The greatest blow of all, especially for Ruby, happened the summer before Nick left for college in London. His great-grandmother Eleanor was in fine form and had died peacefully in her sleep at ninety-one. It was a tremendous loss for all of them. But Eleanor had led a rich life and was a happy woman. She missed Alex once he was gone, but they had shared a lifetime. They buried her in Tahoe, beside Alex. Ruby couldn’t believe she was gone. Her grandparents had been such a vital part of her history and had saved her.
Before she had died, Eleanor told Ruby that Kendall reminded her of Ruby’s mother, Camille. There was a fire and an anger in her that nothing would quench. She was on the wrong path, and blazing a trail. She wanted to be like her father and was following him blindly, the way Camille had followed Flash to her own destruction. But Eleanor was at peace about her life when she died.
When the kids left for college, Ruby was still married to Zack, though they barely saw or spoke to each other. He carried on his affairs, though less and less discreetly. Kendall blamed her mother for her father’s loneliness which drove him into the arms of other women. She didn’t see the pain he had caused her mother or the soul-deadening abuse of his constant infidelities. Nick had accidentally seen him with other women on several occasions and hated him for it. It was exactly what Zack had felt about his own father. Kendall was willing to do anything to win her father’s approval, including blame her mother for her parents’ bad marriage. She no longer remembered the times she had seen her crying during her childhood.
Nick hated the fact that his mother stayed and didn’t have the courage to leave his father. Once both her children were in college, she no longer had the excuse that it was for her children.

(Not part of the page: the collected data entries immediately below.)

File: src/rtl/gpirq_pkg.sv
package gpirq_pkg;
  localparam int PINS_PER_GRP = 8;
  localparam int FIELD_W      = 4;
  localparam int CFG_BASE     = 'h700;
  localparam int MASK_BASE    = 'h900;
  localparam int PEND_BASE    = 'hA00;

  typedef enum logic [2:0] {
    TRIG_LOW  = 3'd0,
    TRIG_HIGH = 3'd1,
    TRIG_FALL = 3'd2,
    TRIG_RISE = 3'd3,
    TRIG_BOTH = 3'd4
  } trig_e;
endpackage

File: src/rtl/gpirq_sync.sv
module gpirq_sync #(
  parameter int W = 8
) (
  input  logic         clk,
  input  logic         rst,
  input  logic [W-1:0] d,
  output logic [W-1:0] cur,
  output logic [W-1:0] prv
);
  logic [W-1:0] meta_q;

  always_ff @(posedge clk) begin
    if (rst) begin
      meta_q <= '0;
      cur    <= '0;
      prv    <= '0;
    end else begin
      meta_q <= d;
      cur    <= meta_q;
      prv    <= cur;
    end
  end
endmodule

File: src/rtl/gpirq_detect.sv
module gpirq_detect
  import gpirq_pkg::*;
(
  input  logic [2:0] mode,
  input  logic       cur,
  input  logic       prv,
  output logic       ev
);
  always_comb begin
    case (trig_e'(mode))
      TRIG_LOW:  ev = ~cur;
      TRIG_HIGH: ev = cur;
      TRIG_FALL: ev = prv & ~cur;
      TRIG_RISE: ev = ~prv & cur;
      TRIG_BOTH: ev = prv ^ cur;
      default:   ev = 1'b0;
    endcase
  end
endmodule

File: src/rtl/gpirq_group.sv
module gpirq_group
  import gpirq_pkg::*;
#(
  parameter int PINS = PINS_PER_GRP,
  parameter int DW   = 32
) (
  input  logic            clk,
  input  logic            rst,
  input  logic            cfg_we,
  input  logic            mask_we,
  input  logic            pend_we,
  input  logic [DW-1:0]   wdata,
  input  logic [PINS-1:0] cur,
  input  logic [PINS-1:0] prv,
  output logic [DW-1:0]   cfg_rd,
  output logic [PINS-1:0] mask_q,
  output logic [PINS-1:0] pend_q
);
  localparam int FW = DW / PINS;

  logic [2:0]      mode_q [PINS];
  logic [PINS-1:0] set_ev;
  logic [PINS-1:0] clr;

  genvar p;
  generate
    for (p = 0; p < PINS; p++) begin : g_pin
      always_ff @(posedge clk) begin
        if (rst)         mode_q[p] <= 3'd0;
        else if (cfg_we) mode_q[p] <= wdata[p*FW +: 3];
      end

      gpirq_detect u_det (
        .mode (mode_q[p]),
        .cur  (cur[p]),
        .prv  (prv[p]),
        .ev   (set_ev[p])
      );

      assign cfg_rd[p*FW +: FW] = {{(FW-3){1'b0}}, mode_q[p]};

      // an acknowledge with no coincident event clears the bit
      p_ack_clears_r7: assert property (@(posedge clk) disable iff (rst)
        (pend_q[p] && pend_we && wdata[p] && !set_ev[p]) |=> !pend_q[p]);
      // an event beats a simultaneous acknowledge
      p_set_wins_r4: assert property (@(posedge clk) disable iff (rst)
        set_ev[p] |=> pend_q[p]);
      // a clear bit never rises without an event, mask or not
      p_no_spurious_r8: assert property (@(posedge clk) disable iff (rst)
        (!pend_q[p] && !set_ev[p]) |=> !pend_q[p]);
      // reserved codes keep a clear bit clear
      p_reserved_quiet_r6: assert property (@(posedge clk) disable iff (rst)
        (mode_q[p] > 3'd4 && !cfg_we && !pend_q[p]) |=> !pend_q[p]);
    end
  endgenerate

  assign clr = pend_we ? wdata[PINS-1:0] : '0;

  always_ff @(posedge clk) begin
    if (rst) begin
      mask_q <= '1;
      pend_q <= '0;
    end else begin
      if (mask_we) mask_q <= wdata[PINS-1:0];
      pend_q <= (pend_q & ~clr) | set_ev;
    end
  end
endmodule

She was forty-one when Nick left for school in London, and she had been miserable with Zack for the last fifteen years. Eventually she didn’t even know she was. She was just numb. Her grandmother had seen it for many years, and reminded her that she needed a life too, not just a father for her children. Once they were gone, what excuse would she use? Her grandmother hadn’t lived long enough to see her free of him.
Ruby spent more and more time in Tahoe maintaining her grandmother’s gardens, in memory of her and for her own peace of mind. She had no reason to go back to the city, to the house where her grandmother and her own children had grown up. It felt hollow now, with no love in it. She was more at home in the simple cottage in Tahoe. Her grandmother’s house in Tahoe stood empty now.
Zack traveled extensively, and had apartments in New York and London, and still had the boat. Ruby disappeared to Tahoe when he came back to San Francisco, so they didn’t have to be in the house together. It was an unspoken agreement, and she came back from Tahoe when he left.
They both attended Kendall’s graduation from UCLA, and left separately immediately afterward. Zack had flown in from London and Ruby had successfully avoided him for six months before that, although officially they still lived at the same address. And the rare times they saw each other, the house was large enough that they could avoid each other.